CVF-50, CVF-22: storage packing and other gas optimizations

kmbarry1 commented 3 years ago

This PR is somewhat non-trivial and should therefore get at least two SC team member approvals.

Versus the diffbase, the gas cost of the if (orcl.pass()) orcl.poke; hot path is reduced by 1632 units under the Istanbul gas schedule. This may not seem like a huge amount (the overall cost for the operation is around 90K gas), but it should be worthwhile because:

this adds up over time as there will be multiple copies of this contract being called hourly;
this PR eliminates at least 2 SLOAD operations--the Berlin hardfork increases the cost of SLOAD from 800 to 2100, so after Berlin, the savings is actually significantly greater, and SLOAD costs could increase even more in the future;
the average dollar cost of block space (determined by ETH's USD value and the gas price) is unlikely to decrease but likely to increase based on historical precedent; and,
oracles are critical infrastructure that must work even under conditions of extreme network congestion--even a few hundred gas might be the difference between getting an update through in a timely fashion and negatively affecting all dependent contracts due to stale data.

I believe the Feed structure will be touched by future PRs focused on numerical improvements (particularly increasing the number of bits in the price value), so I have held off on doing any optimizations that rely on the details of that structure.

e18r commented 3 years ago

I don't know what to think about this PR.

On one hand, I think gas improvements, even if small, are increasingly important. I also think every smart contracts engineer should be proficient in Yul.

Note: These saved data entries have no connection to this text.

Context: an optimization exercise on an open-source flow, tuned for small area, a short achievable clock period and few clock cycles per item. The choices shown serve that exercise and are no tape-out recipe.
No activity file was given, so power comes from the tool's default toggle rates.

Setup of run 1:
==> flow/design.v (excerpt) <==
module fixed_step_accumulator (
   input  logic                                 clock,
   input  logic                                 reset,
   input  logic                                 req_valid,
   output logic                                 req_ready,
   input  logic                                 req_operation,
   input  logic signed [fsa_pkg::ELAPSED_WIDTH-1:0] req_elapsed,
   output logic                                 rsp_valid,
   input  logic                                 rsp_ready,
   output logic [fsa_pkg::STEP_LIM_WIDTH-1:0]   rsp_step_count,
   output logic                                 rsp_dropped,
   output logic [fsa_pkg::BLEND_WIDTH-1:0]      rsp_blend_fraction,
   output logic [fsa_pkg::COUNT_WIDTH-1:0]      rsp_drop_count,
   output logic [fsa_pkg::DROP_TIME_WIDTH-1:0]  rsp_dropped_time,
   output logic [fsa_pkg::COUNT_WIDTH-1:0]      rsp_total_steps,
   input  logic                                 csr_valid,
   output logic                                 csr_ready,
   input  logic [fsa_pkg::CSR_INDEX_WIDTH-1:0]  csr_index,
   input  logic [fsa_pkg::CSR_DATA_WIDTH-1:0]   csr_data
);
   localparam int J    = 1;
   localparam int BPC  = 2 * J;                      
   localparam int NFC  = 16 / BPC;                   
   localparam int NIC  = (8 + BPC - 1) / BPC;        
   localparam int MW   = NIC * BPC;                  
   localparam int QW   = MW;                         
   localparam int CW   = 3;
  ...
For scale: ~2,300 cells after synthesis.
clock: 10.0 ns
lec_check: 0
cap_margin: 20
core_margin: 2
core_utilization: 40
slew_margin: 20
standard.sh (not shown) runs the stock make flow with config.mk's settings and CLKGATE_MAP_FILE= SYNTH_SCRIPT=/design/flow/synth_recipe.tcl, a recipe that flattens the netlist after the stock synthesis.
==> flow/flow/run.sh <==
#!/bin/bash
set -euo pipefail
bash standard.sh SETUP_SLACK_MARGIN=6 finish > standard_make.log 2>&1
### run 1 -> run 2
--- a/flow/design.v
+++ b/flow/design.v
@@ -152,48 +152,47 @@
    end
    assign r_s[0] = rw_ff;
    assign t_s[0] = tight_ff;
    for (genvar i = 0; i < J; i++) begin : g_step
       logic [26:0] tn;
       logic [4:0]  th;
-      logic [4:0]  th_dec;
       logic        wide;
       logic [26:0] n1, n2, n3;
       logic        f1, f2, f3;
+      logic        g1, g2, g3;
       logic [1:0]  m;
       logic        ct;
-      logic        c1, c2, c3;
       logic        s1, s2, s3;
+      logic [26:0] rn;
       logic        bm;
-      assign tn     = {r_s[i][24:0], qs_ff[QW-1-2*i -: 2]};
-      assign th     = r_s[i][29:25];
-      assign th_dec = th - 5'd1;
-      assign wide   = |r_s[i][31:25];
+      assign tn   = {r_s[i][24:0], qs_ff[QW-1-2*i -: 2]};
+      assign th   = r_s[i][29:25];
+      assign wide = |r_s[i][31:25];
       fsa_bk_add #(.N(27)) u_n1 (
          .a(tn), .b(~{2'd0, step_ff}), .cin(1'b1), .s(n1), .cout(f1)
       );
       fsa_bk_add #(.N(27)) u_n2 (
          .a(tn), .b(~{1'd0, step_ff, 1'b0}), .cin(1'b1), .s(n2), .cout(f2)
       );
       fsa_bk_add #(.N(27)) u_n3 (
          .a(tn), .b(~{1'd0, step3_ff}), .cin(1'b1), .s(n3), .cout(f3)
       );
       assign m  = lsh_dig[J-1-i];
       assign ct = clamp && t_s[i];
-      assign c3 = !ct || (m == 2'd3);
-      assign c2 = !ct || m[1];
-      assign c1 = !ct || (m != 2'd0);
-      assign s3 = (f3 && c3) || (wide && c3);
-      assign s2 = ((f2 && c2) || (wide && c2)) && !s3;
-      assign s1 = ((f1 && c1) || (wide && c1)) && !s3 && !s2;
-      assign r_s[i+1][26:0] = s3 ? n3 : s2 ? n2 : s1 ? n1 : tn;
+      assign g1 = f1 || wide;
+      assign g2 = f2 || wide;
+      assign g3 = f3 || wide;
+      assign s3 = g3 && (!ct || (m == 2'd3));
+      assign s2 = g2 && !s3 && (!ct || m[1]);
+      assign s1 = g1 && !s3 && !s2 && (!ct || (m != 2'd0));
+      assign rn = s3 ? n3 : s2 ? n2 : s1 ? n1 : tn;
       assign bm = (m == 2'd3) ? !f3 : (m == 2'd2) ? !f2 : (m == 2'd1) ? !f1 : 1'b0;
-      assign r_s[i+1][31:27] = !wide ? 5'd0 : bm ? th_dec : th;
+      assign r_s[i+1] = {wide ? th - 5'(bm) : 5'd0, rn};
       assign dig[i]   = {s3 || s2, s3 || s1};
-      assign t_s[i+1] = t_s[i] && (wide || (m == 2'd0) || (m == 2'd1 && f1) ||
-                                   (m == 2'd2 && f2) || (m == 2'd3 && f3));
+      assign t_s[i+1] = t_s[i] && ((m == 2'd0) || (m == 2'd1 && g1) ||
+                                   (m == 2'd2 && g2) || (m == 2'd3 && g3));
    end
    logic [BPC-1:0] digs;
    always_comb begin
       for (int i = 0; i < J; i++) begin
          digs[BPC-1-2*i -: 2] = dig[i];
       end
@@ -270,16 +269,14 @@
          bel_ff <= req_elapsed[31] ? 31'd0 : req_elapsed[30:0];
       end else if (start) begin
          buf_ff <= 1'b0;
       end
    end
    logic [16:0] dpart;
-   logic [15:0] lpart;
-   assign lpart = dchk ? rw_ff[15:0] : (cnt_ff == CW'(1)) ? rw_ff[31:16] : 16'd0;
    fsa_bk_add #(.N(16)) u_dpart (
-      .a(disc_ff[15:0]), .b(lpart), .cin(dc_ff && !dchk),
+      .a(disc_ff[15:0]), .b(rw_ff[15:0]), .cin(dc_ff && !dchk),
       .s(dpart[15:0]), .cout(dpart[16])
    );
    logic [COUNT_WIDTH-1:0] tsum;
    logic                   tsum_co;
    fsa_bk_add #(.N(COUNT_WIDTH)) u_tsum (
       .a(total_ff), .b({24'd0, out_steps_ff}), .cin(1'b0), .s(tsum), .cout(tsum_co)
@@ -312,22 +309,24 @@
             end
             ST_FRAC: begin
                first_ff <= 1'b0;
                if (dchk && drop) begin
                   st_ff  <= ST_DROP;
                   cnt_ff <= CW'(1);
+                  rw_ff  <= rw_ff >> 16;
                   dc_ff  <= dpart[16];
                end else begin
                   rw_ff  <= r_s[J];
                   cnt_ff <= cnt_ff - 1'b1;
                   if (cnt_ff == '0) begin
                      st_ff <= ST_IDLE;
                   end
                end
             end
             ST_DROP: begin
+               rw_ff  <= rw_ff >> 16;
                dc_ff  <= dpart[16];
                cnt_ff <= cnt_ff - 1'b1;
                if (cnt_ff == '0) begin
                   st_ff <= ST_IDLE;
                end
             end
--- outcome ---
Compared with run 1, count of distinct cell types in the synthesized netlist in run 2 increased slightly. When run 2 is set beside run 1, its number of buffers inserted during clock tree synthesis turns out to be 2 larger. Run 2 ends up with a clock period minus final worst setup slack that is 0.46 ns higher than in run 1. Run 2 ends up with a power density over cell area that is 4.5% higher than in run 1. Worst path setup slack after routing is higher on run 1. Looking at total power, run 2 sits about 4% higher than run 1 does.
Function was not checked in any run of this note: the RTL went through the layout flow alone.

afterwards: timing with drivers on the ports:
The results above use ideal ports. As a check the final layouts listed here were re-extracted and re-timed, cells and wires unchanged.
Step 1: set_driving_cell puts a clkbuf_16 on clock and a buf_2 on each other input, an assumption about the parent block.
Step 2, shift: input delay + t, output delay - t, t = (earliest + latest rising clock arrival at the registers) / 2. This alone moves slack from input paths to output paths.
Slacks: ideal ports / drivers / drivers and shift; pairs: ideal ports / drivers.
run	shift t [ns]	setup slack, ns	pins driven straight from the clock port
run 1	0.625	5.673 / 5.673 / 5.079	1
run 2	0.615	5.214 / 5.214 / 5.214	1
After both steps every run listed still meets setup and hold. For run 1, which loses most, drivers alone change the setup slack by 0.000 ns; drivers and shift together by -0.594 ns.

On the other hand, I wonder if the amount of gas saved makes up for the amount of obscurity this brings to the code. I wonder if the maintainability burden this introduces could have safety and/or security consequences.

This also makes me think more broadly about our way forward with smart contracts development in Maker. So far, we've used Yul for very specific cases. Is this a practice we'd like to start applying in every new contract? Making Yul part of our everyday development activities would help maintaining it. Also, I wonder if there are more effective ways of saving gas, such as the upcoming access lists.

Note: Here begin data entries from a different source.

Background: an optimization exercise with open tools, aiming at small area and a short achievable clock period. Do not read the settings as production practice. In this exercise RTL edits were held to simulation tests only and were not proved equivalent to the original. No driver is modelled on the clock port, so clocking that relies on it looks cheaper here than on a real chip. Power and IR drop assume default switching activity.

== v54 ==
Design nic_control, start of the top module:
module nic_control (
    input  logic                          clk,
    input  logic                          resetn,
    input  logic                          req_write,
    input  logic [8-1:0]   req_write_index,
    input  logic [32-1:0]    req_write_data,
    input  logic                          req_read,
    input  logic [8-1:0]   req_read_index,
    output logic                          rsp_write_done,
    output logic [1:0]                    rsp_write_resp,
    output logic                          rsp_read_valid,
    output logic [32-1:0]    rsp_read_data,
    output logic [1:0]                    rsp_read_resp,
    input  logic                          ev_good,
    input  logic                          ev_bad,
    input  logic                          ev_range_err,
    input  logic [32-1:0]   seq_tdata,
    input  logic                          seq_tvalid,
    input  logic                          seq_tready,
    input  logic                          overflow_0,
    input  logic                          overflow_1,
    input  logic                          hbm_cattrip,
    input  logic                          pcs_aligned,
    input  logic                          generator_idle,
    output logic [64-1:0]        cfg_pci_base,
    output logic [64-1:0]        cfg_pci_size,
    output logic [64-1:0]        cfg_packet_count,
    output logic                          cfg_loopback,
    output logic                          gen_packets,
    output logic                          pause_pci,
    output logic                          resetn_out
);
    logic [31:0] wd;
    assign wd = req_write_data;
    logic w_good_h, w_good_l, w_bad_h, w_bad_l;
    logic w_base_h, w_base_l, w_size_h, w_size_l;
    logic w_reset, w_clear, w_cnt_h, w_cnt_l, w_loop, w_pause;
    logic w_ok;
    assign w_good_h = req_write && req_write_index == 8'd2;
    assign w_good_l = req_write && req_write_index == 8'd3;
    assign w_bad_h  = req_write && req_write_index == 8'd4;
  ...
export LEC_CHECK = 0
export CAP_MARGIN = 20
export CORE_MARGIN = 2
export CORE_UTILIZATION = 65
export CTS_CLUSTER_DIAMETER = 80
export CTS_CLUSTER_SIZE = 25
export PLACE_DENSITY = 0.78
export SETUP_SLACK_MARGIN = 2.8
export SLEW_MARGIN = 70
export TNS_END_PERCENT = 5
export BUFFER_PORTS_ARGS = -buffer_cell sky130_fd_sc_hd__buf_1
export PRE_CTS_TCL = /design/flow/flow/pre_cts.tcl
export DONT_USE_CELLS = sky130_fd_sc_hd__or4_1 sky130_fd_sc_hd__or4_2 sky130_fd_sc_hd__or4_4 sky130_fd_sc_hd__or4b_1 sky130_fd_sc_hd__or4b_2 sky130_fd_sc_hd__or4b_4 sky130_fd_sc_hd__or4bb_1 sky130_fd_sc_hd__or4bb_2 sky130_fd_sc_hd__or4bb_4 sky130_fd_sc_hd__nor4_1 sky130_fd_sc_hd__nor4_2 sky130_fd_sc_hd__nor4_4 sky130_fd_sc_hd__nor4b_1 sky130_fd_sc_hd__nor4b_2 sky130_fd_sc_hd__nor4b_4 sky130_fd_sc_hd__nor4bb_1 sky130_fd_sc_hd__nor4bb_2 sky130_fd_sc_hd__nor4bb_4 sky130_fd_sc_hd__or3_1 sky130_fd_sc_hd__or3_2 sky130_fd_sc_hd__or3_4 sky130_fd_sc_hd__or3b_1 sky130_fd_sc_hd__or3b_2 sky130_fd_sc_hd__or3b_4
create_clock -name core_clock -period 5.0 [get_ports {clk}]
standard.sh (not shown) runs the stock make flow with config.mk's settings and CLKGATE_MAP_FILE= SYNTH_SCRIPT=/design/flow/synth_recipe.tcl, a recipe that flattens the netlist after the stock synthesis.
==> flow/flow/run.sh <==
#!/bin/bash
set -euo pipefail
cd "$(dirname "$0")/.."
FLOWDIR=$(pwd)/flow
cat >> config.mk <<EOC
export BUFFER_PORTS_ARGS = -buffer_cell sky130_fd_sc_hd__buf_1
export PRE_CTS_TCL = $FLOWDIR/pre_cts.tcl
export DONT_USE_CELLS = $(cat $FLOWDIR/slow_cells.txt)
EOC
bash standard.sh > flow_standard.log 2>&1
==> flow/flow/pre_cts.tcl <==
# Wrap clock_tree_synthesis: after the tree is built, remove its root buffer so that the
# clock port drives the first-level buffers directly.
proc my_remove_clock_root {} {
  set block [ord::get_db_block]
  foreach inst [$block getInsts] {
    set name [$inst getName]
    if {![string match "clkbuf_0_*" $name]} { continue }
    set in_net [[$inst findITerm A] getNet]
    set out_net [[$inst findITerm X] getNet]
    set sinks {}
    foreach it [$out_net getITerms] {
      if {[$it getInst] != $inst} { lappend sinks $it }
    }
    if {[llength $sinks] > 4} {
      puts "keeping clock root $name: it drives [llength $sinks] pins"
      continue
    }
    puts "removing clock root $name driving [llength $sinks] pins"
    foreach it $sinks { $it disconnect }
    [$inst findITerm A] disconnect
    [$inst findITerm X] disconnect
    odb::dbInst_destroy $inst
    foreach it $sinks { $it connect $in_net }
    odb::dbNet_destroy $out_net
  }
}

rename clock_tree_synthesis my_orig_clock_tree_synthesis
proc clock_tree_synthesis {args} {
  my_orig_clock_tree_synthesis {*}$args
  my_remove_clock_root
}
==> flow/flow/slow_cells.txt <==
sky130_fd_sc_hd__or4_1 sky130_fd_sc_hd__or4_2 sky130_fd_sc_hd__or4_4 sky130_fd_sc_hd__or4b_1 sky130_fd_sc_hd__or4b_2 sky130_fd_sc_hd__or4b_4 sky130_fd_sc_hd__or4bb_1 sky130_fd_sc_hd__or4bb_2 sky130_fd_sc_hd__or4bb_4 sky130_fd_sc_hd__nor4_1 sky130_fd_sc_hd__nor4_2 sky130_fd_sc_hd__nor4_4 sky130_fd_sc_hd__nor4b_1 sky130_fd_sc_hd__nor4b_2 sky130_fd_sc_hd__nor4b_4 sky130_fd_sc_hd__nor4bb_1 sky130_fd_sc_hd__nor4bb_2 sky130_fd_sc_hd__nor4bb_4 sky130_fd_sc_hd__or3_1 sky130_fd_sc_hd__or3_2 sky130_fd_sc_hd__or3_4 sky130_fd_sc_hd__or3b_1 sky130_fd_sc_hd__or3b_2 sky130_fd_sc_hd__or3b_4
Here is what was changed in the inputs of v13 compared with v54.
--- a/flow/config.mk
+++ b/flow/config.mk
@@ -9,6 +9,6 @@
 export CORE_MARGIN = 2
-export CORE_UTILIZATION = 65
+export CORE_UTILIZATION = 55
 export CTS_CLUSTER_DIAMETER = 80
 export CTS_CLUSTER_SIZE = 25
-export PLACE_DENSITY = 0.78
+export PLACE_DENSITY = 0.7
 export SETUP_SLACK_MARGIN = 2.8
==> notes.md <==
- | multi-input combinational cell count | v13 vs v54 | ≈ equal |
- Every run (v13 and v54) finished clean.
- Of v13 and v54, the higher sequential fraction of total cell area belongs to v54.
- Going from v54 to v13, area growth from synthesis to layout rose 2.5 points, finished layout cell area went up by about 2.2%.
- v13 vs. v54: met3 usage has decreased; register area has remained practically unchanged; combinational power has increased.
- v13 vs v54, instance count: v13 higher
- Relative to v54, the first-pass GRT wire length measured on v13 has decreased slightly.
- v13 ends up with lower core utilization than v54 does.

In any case, I'm not opposed to merging this and I think it's safe.

kmbarry1 commented 3 years ago

I don't know what to think about this PR.

On one hand, I think gas improvements, even if small, are increasingly important. I also think every smart contracts engineer should be proficient in Yul.

On the other hand, I wonder if the amount of gas saved makes up for the amount of obscurity this brings to the code. I wonder if the maintainability burden this introduces could have safety and/or security consequences.

This also makes me think more broadly about our way forward with smart contracts development in Maker. So far, we've used Yul for very specific cases. Is this a practice we'd like to start applying in every new contract? Making Yul part of our everyday development activities would help maintaining it. Also, I wonder if there are more effective ways of saving gas, such as the upcoming access lists.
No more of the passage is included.